BACKGROUND
In a combined animal and human study, we have previously found that a five-day treatment that enhances cortical plasticity also facilitates brain-derived neurotrophic factor (BDNF)-tyrosine receptor kinase B (TrkB) signaling and increases activated TrkB and N-methyl-D-aspartate receptor (NMDAR) association in both the cortex and the peripheral lymphocytes. Patients with Parkinson’s disease (PD) in general show decreased cortical plasticity, as demonstrated by electrophysiological and behavioral studies. Here we test the hypothesis that an exercise program that improves motor function and seems to slow down symptoms’ progression can enhance BDNF-TrkB signaling in lymphocytes.
METHODS
Sixteen patients with PD underwent a four-week Multidisciplinary Intensive Rehabilitation Treatment (MIRT), which included aerobic training, physical and occupational therapy. Blood was collected before, after two- and four-week MIRT. Lymphocytes were isolated to examine BDNF-TrkB signaling induced by incubation with recombinant human BDNF. TrkB signaling complexes, extracellular-signal-regulated kinase-2 and protein-kinase-B were immunoprecipitated; content of immunocomplexes was determined by Western blotting.
RESULTS
After MIRT, all patients showed improvement in motor function. TrkB interaction with NMDAR and BDNF-TrkB signaling increased in peripheral lymphocytes at receptor, intracellular mediators and downstream levels.

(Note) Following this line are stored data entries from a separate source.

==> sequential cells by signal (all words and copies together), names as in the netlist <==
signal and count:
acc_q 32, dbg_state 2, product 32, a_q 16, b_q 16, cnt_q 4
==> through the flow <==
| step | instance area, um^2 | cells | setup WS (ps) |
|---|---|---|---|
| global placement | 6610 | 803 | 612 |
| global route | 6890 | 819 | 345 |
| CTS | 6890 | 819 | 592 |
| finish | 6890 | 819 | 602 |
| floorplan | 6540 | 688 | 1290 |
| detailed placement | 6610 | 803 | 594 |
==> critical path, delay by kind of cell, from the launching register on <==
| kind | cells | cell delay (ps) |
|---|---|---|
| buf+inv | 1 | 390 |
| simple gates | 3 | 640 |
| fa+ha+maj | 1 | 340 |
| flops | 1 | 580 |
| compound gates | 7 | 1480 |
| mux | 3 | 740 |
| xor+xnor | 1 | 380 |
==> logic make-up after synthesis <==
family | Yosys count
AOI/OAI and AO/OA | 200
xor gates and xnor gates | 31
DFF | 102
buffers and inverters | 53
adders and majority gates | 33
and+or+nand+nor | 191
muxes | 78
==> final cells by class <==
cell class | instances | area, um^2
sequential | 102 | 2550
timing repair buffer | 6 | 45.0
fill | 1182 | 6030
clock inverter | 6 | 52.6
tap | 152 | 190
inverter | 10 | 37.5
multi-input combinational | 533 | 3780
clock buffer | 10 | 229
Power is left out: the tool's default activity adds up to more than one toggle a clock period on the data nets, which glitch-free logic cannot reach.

The decrements in UPDRSII and total scores were significantly correlated with the increases in TrkB signaling at receptor, intracellular mediators and NMDAR interaction levels.
CONCLUSIONS
The significant correlation between reduced UPDRS scores and the changes in lymphocytes’ activity suggest that enhanced BDNF-TrkB signaling in lymphocyte and reduced severity of PD symptoms may be related.